### Requirement
Write out the lines from the top of the material through the line with "if (rst) begin", exactly and with nothing added.

### Record extracts
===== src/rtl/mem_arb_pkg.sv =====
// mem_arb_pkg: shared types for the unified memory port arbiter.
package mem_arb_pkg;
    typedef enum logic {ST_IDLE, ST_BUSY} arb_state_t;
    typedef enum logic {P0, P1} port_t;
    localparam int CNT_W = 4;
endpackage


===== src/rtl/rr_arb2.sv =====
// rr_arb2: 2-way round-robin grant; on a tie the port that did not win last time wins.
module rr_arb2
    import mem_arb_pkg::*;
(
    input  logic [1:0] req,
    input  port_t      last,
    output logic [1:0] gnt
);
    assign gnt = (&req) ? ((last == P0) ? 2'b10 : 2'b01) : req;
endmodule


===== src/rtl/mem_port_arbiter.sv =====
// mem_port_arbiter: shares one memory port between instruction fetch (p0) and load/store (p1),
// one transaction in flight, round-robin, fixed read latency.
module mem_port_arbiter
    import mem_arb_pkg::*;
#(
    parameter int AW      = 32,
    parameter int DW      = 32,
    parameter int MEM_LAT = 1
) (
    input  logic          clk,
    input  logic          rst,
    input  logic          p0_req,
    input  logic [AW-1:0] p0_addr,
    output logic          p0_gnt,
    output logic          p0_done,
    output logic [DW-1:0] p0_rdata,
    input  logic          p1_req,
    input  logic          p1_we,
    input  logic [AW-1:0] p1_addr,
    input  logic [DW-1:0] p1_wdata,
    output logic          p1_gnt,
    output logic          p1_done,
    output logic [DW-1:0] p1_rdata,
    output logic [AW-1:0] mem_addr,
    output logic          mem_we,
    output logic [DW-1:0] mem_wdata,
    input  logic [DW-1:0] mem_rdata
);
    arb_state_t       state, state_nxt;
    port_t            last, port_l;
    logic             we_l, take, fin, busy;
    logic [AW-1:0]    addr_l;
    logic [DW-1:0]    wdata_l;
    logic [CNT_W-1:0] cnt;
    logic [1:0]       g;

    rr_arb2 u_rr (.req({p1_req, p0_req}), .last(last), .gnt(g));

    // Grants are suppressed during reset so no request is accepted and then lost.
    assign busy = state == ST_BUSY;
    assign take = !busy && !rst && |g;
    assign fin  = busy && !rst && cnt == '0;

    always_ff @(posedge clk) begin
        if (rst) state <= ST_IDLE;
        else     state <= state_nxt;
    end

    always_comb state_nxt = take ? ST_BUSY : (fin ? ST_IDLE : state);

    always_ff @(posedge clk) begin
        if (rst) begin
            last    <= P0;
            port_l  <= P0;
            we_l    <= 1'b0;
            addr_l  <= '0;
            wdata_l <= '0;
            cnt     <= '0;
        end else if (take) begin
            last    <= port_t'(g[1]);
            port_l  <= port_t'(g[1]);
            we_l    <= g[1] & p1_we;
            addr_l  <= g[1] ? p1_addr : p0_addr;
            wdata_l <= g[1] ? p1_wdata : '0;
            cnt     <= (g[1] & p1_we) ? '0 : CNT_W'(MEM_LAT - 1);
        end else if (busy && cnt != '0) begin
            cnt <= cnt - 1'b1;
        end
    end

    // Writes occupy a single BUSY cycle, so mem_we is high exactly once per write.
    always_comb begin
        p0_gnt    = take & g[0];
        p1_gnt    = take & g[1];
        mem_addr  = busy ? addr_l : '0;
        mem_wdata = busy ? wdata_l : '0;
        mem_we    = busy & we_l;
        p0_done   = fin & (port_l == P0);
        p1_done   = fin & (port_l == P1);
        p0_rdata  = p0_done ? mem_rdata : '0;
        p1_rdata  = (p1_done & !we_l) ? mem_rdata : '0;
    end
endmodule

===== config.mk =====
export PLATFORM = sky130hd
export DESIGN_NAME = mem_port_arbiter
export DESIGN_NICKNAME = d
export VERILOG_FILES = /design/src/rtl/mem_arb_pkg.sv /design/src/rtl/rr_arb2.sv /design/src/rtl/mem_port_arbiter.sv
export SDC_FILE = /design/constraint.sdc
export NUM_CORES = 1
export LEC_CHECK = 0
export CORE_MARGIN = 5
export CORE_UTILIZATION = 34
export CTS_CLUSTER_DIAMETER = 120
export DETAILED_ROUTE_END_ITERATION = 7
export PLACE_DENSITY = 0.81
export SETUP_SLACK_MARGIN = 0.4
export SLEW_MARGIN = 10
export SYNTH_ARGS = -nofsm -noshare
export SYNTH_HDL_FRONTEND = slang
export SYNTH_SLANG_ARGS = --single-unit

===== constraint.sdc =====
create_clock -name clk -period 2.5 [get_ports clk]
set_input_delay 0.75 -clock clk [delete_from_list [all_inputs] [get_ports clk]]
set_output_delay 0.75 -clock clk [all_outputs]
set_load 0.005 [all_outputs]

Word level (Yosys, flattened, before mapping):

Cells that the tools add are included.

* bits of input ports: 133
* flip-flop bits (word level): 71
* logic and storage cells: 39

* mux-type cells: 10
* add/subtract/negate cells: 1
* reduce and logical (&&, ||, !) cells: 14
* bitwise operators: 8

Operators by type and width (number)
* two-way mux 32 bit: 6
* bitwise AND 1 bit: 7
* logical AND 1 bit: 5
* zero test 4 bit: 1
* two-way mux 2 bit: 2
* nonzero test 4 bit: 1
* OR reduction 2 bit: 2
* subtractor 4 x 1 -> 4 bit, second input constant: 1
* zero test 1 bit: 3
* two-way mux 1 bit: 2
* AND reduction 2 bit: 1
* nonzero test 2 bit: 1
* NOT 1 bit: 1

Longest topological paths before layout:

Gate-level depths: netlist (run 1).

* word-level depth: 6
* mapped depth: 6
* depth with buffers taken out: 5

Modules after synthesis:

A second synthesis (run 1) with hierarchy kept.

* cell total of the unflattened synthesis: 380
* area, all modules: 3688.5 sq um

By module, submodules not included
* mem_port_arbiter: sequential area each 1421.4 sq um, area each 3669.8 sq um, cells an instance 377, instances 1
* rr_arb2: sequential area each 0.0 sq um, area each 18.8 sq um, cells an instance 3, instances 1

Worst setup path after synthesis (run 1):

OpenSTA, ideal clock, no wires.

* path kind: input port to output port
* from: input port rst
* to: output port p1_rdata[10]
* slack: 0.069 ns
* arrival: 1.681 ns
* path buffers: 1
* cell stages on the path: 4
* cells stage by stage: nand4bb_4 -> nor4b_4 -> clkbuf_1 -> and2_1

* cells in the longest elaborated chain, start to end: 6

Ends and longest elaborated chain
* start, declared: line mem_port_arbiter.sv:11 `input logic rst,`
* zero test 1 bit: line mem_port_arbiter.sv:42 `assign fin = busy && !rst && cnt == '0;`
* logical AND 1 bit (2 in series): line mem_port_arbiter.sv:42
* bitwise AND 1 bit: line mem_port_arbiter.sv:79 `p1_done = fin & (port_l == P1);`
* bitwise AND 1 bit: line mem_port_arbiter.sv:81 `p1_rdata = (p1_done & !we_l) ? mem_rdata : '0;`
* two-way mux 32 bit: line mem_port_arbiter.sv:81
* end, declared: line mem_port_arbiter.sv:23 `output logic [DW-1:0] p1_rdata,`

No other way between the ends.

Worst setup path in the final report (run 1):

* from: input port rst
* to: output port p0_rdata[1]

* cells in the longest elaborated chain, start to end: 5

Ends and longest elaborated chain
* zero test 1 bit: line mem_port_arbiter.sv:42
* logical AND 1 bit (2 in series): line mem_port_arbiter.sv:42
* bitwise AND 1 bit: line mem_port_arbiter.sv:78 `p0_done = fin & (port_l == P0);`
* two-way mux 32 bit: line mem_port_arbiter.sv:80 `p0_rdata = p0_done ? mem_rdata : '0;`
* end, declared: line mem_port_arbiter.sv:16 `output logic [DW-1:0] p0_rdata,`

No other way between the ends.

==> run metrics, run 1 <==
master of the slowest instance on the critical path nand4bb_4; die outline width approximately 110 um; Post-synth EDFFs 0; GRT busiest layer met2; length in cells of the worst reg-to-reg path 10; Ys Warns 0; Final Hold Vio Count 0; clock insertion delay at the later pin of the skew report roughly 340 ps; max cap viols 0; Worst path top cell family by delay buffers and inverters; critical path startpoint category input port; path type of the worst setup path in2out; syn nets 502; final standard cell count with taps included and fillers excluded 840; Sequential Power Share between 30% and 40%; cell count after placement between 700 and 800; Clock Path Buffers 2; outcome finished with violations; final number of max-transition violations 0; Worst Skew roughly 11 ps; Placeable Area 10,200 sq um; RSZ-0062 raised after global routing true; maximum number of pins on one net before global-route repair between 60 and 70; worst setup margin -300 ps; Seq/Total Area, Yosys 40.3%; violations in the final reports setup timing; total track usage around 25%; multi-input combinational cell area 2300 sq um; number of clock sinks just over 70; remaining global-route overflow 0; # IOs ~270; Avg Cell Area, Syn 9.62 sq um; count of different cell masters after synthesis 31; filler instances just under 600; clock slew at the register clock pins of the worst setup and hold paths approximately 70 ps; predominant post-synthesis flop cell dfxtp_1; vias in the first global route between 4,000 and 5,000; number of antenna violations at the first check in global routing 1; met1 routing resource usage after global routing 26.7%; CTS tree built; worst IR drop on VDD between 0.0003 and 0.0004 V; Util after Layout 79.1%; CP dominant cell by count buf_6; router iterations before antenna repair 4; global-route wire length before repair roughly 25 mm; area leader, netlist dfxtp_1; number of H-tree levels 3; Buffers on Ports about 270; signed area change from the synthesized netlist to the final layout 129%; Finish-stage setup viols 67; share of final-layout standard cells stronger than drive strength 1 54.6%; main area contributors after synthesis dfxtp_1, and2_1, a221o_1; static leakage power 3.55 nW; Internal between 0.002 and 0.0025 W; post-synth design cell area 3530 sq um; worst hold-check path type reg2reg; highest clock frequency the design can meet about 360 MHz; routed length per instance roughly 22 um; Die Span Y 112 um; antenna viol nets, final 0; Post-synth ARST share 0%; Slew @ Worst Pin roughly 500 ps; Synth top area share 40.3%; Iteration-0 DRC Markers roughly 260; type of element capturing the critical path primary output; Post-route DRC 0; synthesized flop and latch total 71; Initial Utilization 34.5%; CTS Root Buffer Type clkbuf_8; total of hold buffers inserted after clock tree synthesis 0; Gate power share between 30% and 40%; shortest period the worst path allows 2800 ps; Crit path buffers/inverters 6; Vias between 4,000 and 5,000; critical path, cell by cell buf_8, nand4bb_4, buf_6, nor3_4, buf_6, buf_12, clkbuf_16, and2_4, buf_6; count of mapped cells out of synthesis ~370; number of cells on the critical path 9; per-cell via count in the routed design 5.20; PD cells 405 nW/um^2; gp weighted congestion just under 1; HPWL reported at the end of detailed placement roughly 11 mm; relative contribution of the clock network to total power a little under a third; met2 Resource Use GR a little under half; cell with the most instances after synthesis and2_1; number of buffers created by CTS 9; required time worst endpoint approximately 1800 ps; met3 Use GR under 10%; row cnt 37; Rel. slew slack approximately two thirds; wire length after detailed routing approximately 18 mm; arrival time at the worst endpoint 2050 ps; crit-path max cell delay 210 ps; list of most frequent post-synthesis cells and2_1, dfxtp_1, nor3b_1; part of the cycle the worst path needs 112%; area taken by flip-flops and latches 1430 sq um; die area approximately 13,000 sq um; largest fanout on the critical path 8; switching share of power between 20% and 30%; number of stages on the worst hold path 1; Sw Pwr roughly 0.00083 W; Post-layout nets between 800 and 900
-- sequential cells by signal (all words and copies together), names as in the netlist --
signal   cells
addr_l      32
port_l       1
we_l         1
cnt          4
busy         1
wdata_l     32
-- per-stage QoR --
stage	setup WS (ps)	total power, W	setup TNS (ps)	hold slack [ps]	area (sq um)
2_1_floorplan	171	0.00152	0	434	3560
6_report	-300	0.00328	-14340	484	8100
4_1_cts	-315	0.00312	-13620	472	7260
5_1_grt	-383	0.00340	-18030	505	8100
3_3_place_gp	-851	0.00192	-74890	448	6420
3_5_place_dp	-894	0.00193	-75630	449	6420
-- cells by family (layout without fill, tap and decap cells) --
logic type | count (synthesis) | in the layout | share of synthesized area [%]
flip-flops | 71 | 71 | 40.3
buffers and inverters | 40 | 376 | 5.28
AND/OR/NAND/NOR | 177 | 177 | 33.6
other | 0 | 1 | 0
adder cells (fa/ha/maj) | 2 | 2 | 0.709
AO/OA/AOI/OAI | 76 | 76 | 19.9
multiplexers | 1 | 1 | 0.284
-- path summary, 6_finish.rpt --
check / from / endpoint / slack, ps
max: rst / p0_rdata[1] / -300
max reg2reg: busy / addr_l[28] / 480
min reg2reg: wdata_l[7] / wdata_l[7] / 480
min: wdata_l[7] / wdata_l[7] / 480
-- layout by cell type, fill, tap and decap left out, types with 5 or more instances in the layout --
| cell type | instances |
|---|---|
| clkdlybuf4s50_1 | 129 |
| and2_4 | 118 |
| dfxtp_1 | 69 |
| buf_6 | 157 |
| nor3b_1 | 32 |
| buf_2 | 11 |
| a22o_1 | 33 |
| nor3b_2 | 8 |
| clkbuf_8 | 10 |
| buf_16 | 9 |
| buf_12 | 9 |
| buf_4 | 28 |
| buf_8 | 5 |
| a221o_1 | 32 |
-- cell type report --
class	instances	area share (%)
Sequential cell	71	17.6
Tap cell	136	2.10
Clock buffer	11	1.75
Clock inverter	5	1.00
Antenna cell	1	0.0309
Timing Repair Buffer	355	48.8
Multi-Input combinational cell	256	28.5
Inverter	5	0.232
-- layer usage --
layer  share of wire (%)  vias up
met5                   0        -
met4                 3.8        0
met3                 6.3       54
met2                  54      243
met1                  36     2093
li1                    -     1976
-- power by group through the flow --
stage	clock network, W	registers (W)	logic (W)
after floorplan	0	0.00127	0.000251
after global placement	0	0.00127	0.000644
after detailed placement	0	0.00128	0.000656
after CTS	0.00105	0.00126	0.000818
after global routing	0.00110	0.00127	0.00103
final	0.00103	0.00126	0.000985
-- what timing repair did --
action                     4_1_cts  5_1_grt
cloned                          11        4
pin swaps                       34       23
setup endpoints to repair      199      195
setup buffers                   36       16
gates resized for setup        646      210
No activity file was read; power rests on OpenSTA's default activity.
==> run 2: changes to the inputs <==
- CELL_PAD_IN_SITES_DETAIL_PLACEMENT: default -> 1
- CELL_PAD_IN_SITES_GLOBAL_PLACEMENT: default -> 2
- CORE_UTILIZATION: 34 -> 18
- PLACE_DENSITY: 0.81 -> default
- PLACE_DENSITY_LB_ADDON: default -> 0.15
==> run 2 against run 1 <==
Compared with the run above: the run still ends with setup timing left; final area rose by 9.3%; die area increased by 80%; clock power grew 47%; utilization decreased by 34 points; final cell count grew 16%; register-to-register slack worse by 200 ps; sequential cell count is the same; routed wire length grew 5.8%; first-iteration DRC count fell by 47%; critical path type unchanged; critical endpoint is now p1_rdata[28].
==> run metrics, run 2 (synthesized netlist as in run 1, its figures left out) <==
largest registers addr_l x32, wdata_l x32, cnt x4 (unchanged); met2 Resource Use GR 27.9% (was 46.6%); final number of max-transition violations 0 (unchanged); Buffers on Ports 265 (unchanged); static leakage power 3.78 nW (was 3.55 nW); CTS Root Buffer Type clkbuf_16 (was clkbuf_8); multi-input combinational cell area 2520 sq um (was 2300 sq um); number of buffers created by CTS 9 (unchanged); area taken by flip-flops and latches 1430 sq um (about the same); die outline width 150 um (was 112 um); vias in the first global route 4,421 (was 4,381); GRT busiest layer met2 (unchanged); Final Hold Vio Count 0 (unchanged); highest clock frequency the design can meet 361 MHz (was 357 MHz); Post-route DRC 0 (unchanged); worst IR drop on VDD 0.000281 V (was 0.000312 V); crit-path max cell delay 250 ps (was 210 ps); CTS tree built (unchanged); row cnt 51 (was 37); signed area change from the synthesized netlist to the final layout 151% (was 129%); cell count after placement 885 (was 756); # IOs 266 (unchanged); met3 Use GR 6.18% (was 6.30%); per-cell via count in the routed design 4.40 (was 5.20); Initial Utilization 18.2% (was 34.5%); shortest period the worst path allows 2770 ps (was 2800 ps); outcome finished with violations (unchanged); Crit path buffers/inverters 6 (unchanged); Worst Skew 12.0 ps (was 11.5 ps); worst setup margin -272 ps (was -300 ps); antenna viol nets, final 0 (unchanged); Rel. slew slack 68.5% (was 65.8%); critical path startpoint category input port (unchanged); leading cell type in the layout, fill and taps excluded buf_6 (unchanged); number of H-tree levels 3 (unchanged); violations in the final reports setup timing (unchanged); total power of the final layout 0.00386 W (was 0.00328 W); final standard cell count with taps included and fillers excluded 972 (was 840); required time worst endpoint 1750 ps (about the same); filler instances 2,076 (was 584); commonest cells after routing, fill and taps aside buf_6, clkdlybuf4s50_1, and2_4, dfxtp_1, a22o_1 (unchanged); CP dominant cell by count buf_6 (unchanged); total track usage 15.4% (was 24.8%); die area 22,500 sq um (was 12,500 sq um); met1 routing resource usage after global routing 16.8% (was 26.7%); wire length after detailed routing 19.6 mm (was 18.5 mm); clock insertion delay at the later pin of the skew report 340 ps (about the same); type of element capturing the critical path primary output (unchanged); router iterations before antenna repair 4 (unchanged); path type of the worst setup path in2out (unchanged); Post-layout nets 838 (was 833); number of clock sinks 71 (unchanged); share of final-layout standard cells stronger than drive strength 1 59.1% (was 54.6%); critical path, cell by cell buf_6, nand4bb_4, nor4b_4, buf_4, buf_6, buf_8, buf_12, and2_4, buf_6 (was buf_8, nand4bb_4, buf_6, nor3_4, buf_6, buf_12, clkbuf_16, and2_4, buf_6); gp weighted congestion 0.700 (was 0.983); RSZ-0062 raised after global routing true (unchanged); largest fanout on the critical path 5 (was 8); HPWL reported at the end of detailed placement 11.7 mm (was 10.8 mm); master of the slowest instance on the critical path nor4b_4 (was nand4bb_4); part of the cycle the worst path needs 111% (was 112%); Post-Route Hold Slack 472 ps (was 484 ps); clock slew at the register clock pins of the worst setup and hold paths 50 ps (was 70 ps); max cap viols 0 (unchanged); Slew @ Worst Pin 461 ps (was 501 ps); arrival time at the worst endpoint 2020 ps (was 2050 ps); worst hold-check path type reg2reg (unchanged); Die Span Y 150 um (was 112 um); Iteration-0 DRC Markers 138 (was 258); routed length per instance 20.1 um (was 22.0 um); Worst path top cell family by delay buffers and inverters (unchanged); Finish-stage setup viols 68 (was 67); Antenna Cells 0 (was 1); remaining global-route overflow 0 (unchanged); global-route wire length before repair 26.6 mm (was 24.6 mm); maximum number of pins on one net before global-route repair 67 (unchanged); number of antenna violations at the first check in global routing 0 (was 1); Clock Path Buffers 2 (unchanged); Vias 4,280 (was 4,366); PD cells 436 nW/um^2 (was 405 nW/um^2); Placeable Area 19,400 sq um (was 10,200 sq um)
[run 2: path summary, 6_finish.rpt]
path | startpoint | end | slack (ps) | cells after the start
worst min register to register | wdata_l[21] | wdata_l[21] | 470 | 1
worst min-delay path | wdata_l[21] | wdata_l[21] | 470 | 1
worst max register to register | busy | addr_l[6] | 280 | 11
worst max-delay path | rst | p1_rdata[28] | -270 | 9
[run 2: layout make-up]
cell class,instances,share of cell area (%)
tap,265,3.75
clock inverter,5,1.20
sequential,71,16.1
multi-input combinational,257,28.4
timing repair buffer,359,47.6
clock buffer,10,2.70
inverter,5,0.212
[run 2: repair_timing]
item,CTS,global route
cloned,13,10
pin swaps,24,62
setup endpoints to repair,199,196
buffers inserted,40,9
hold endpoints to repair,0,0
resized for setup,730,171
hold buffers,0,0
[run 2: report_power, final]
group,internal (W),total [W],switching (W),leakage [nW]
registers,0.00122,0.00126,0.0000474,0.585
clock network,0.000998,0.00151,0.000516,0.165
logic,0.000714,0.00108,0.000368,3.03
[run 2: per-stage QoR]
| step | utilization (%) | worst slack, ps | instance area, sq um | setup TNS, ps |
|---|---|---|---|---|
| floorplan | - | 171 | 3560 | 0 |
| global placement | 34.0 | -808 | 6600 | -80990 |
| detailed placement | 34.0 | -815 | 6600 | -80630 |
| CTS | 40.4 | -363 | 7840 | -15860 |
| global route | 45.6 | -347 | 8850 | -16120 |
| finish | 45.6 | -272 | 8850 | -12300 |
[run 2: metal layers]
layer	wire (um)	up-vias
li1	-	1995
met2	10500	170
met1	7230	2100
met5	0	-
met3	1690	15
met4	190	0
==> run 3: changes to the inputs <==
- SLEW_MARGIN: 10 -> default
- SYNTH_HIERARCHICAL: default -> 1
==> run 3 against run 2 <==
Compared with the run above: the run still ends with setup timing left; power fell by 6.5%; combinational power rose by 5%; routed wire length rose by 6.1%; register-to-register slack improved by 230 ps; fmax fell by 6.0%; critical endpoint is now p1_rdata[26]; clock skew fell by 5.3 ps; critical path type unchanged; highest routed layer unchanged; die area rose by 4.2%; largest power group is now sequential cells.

### The completed task
===== src/rtl/mem_arb_pkg.sv =====
// mem_arb_pkg: shared types for the unified memory port arbiter.
package mem_arb_pkg;
    typedef enum logic {ST_IDLE, ST_BUSY} arb_state_t;
    typedef enum logic {P0, P1} port_t;
    localparam int CNT_W = 4;
endpackage


===== src/rtl/rr_arb2.sv =====
// rr_arb2: 2-way round-robin grant; on a tie the port that did not win last time wins.
module rr_arb2
    import mem_arb_pkg::*;
(
    input  logic [1:0] req,
    input  port_t      last,
    output logic [1:0] gnt
);
    assign gnt = (&req) ? ((last == P0) ? 2'b10 : 2'b01) : req;
endmodule


===== src/rtl/mem_port_arbiter.sv =====
// mem_port_arbiter: shares one memory port between instruction fetch (p0) and load/store (p1),
// one transaction in flight, round-robin, fixed read latency.
module mem_port_arbiter
    import mem_arb_pkg::*;
#(
    parameter int AW      = 32,
    parameter int DW      = 32,
    parameter int MEM_LAT = 1
) (
    input  logic          clk,
    input  logic          rst,
    input  logic          p0_req,
    input  logic [AW-1:0] p0_addr,
    output logic          p0_gnt,
    output logic          p0_done,
    output logic [DW-1:0] p0_rdata,
    input  logic          p1_req,
    input  logic          p1_we,
    input  logic [AW-1:0] p1_addr,
    input  logic [DW-1:0] p1_wdata,
    output logic          p1_gnt,
    output logic          p1_done,
    output logic [DW-1:0] p1_rdata,
    output logic [AW-1:0] mem_addr,
    output logic          mem_we,
    output logic [DW-1:0] mem_wdata,
    input  logic [DW-1:0] mem_rdata
);
    arb_state_t       state, state_nxt;
    port_t            last, port_l;
    logic             we_l, take, fin, busy;
    logic [AW-1:0]    addr_l;
    logic [DW-1:0]    wdata_l;
    logic [CNT_W-1:0] cnt;
    logic [1:0]       g;

    rr_arb2 u_rr (.req({p1_req, p0_req}), .last(last), .gnt(g));

    // Grants are suppressed during reset so no request is accepted and then lost.
    assign busy = state == ST_BUSY;
    assign take = !busy && !rst && |g;
    assign fin  = busy && !rst && cnt == '0;

    always_ff @(posedge clk) begin
        if (rst) state <= ST_IDLE;
        else     state <= state_nxt;
    end

    always_comb state_nxt = take ? ST_BUSY : (fin ? ST_IDLE : state);

    always_ff @(posedge clk) begin
        if (rst) begin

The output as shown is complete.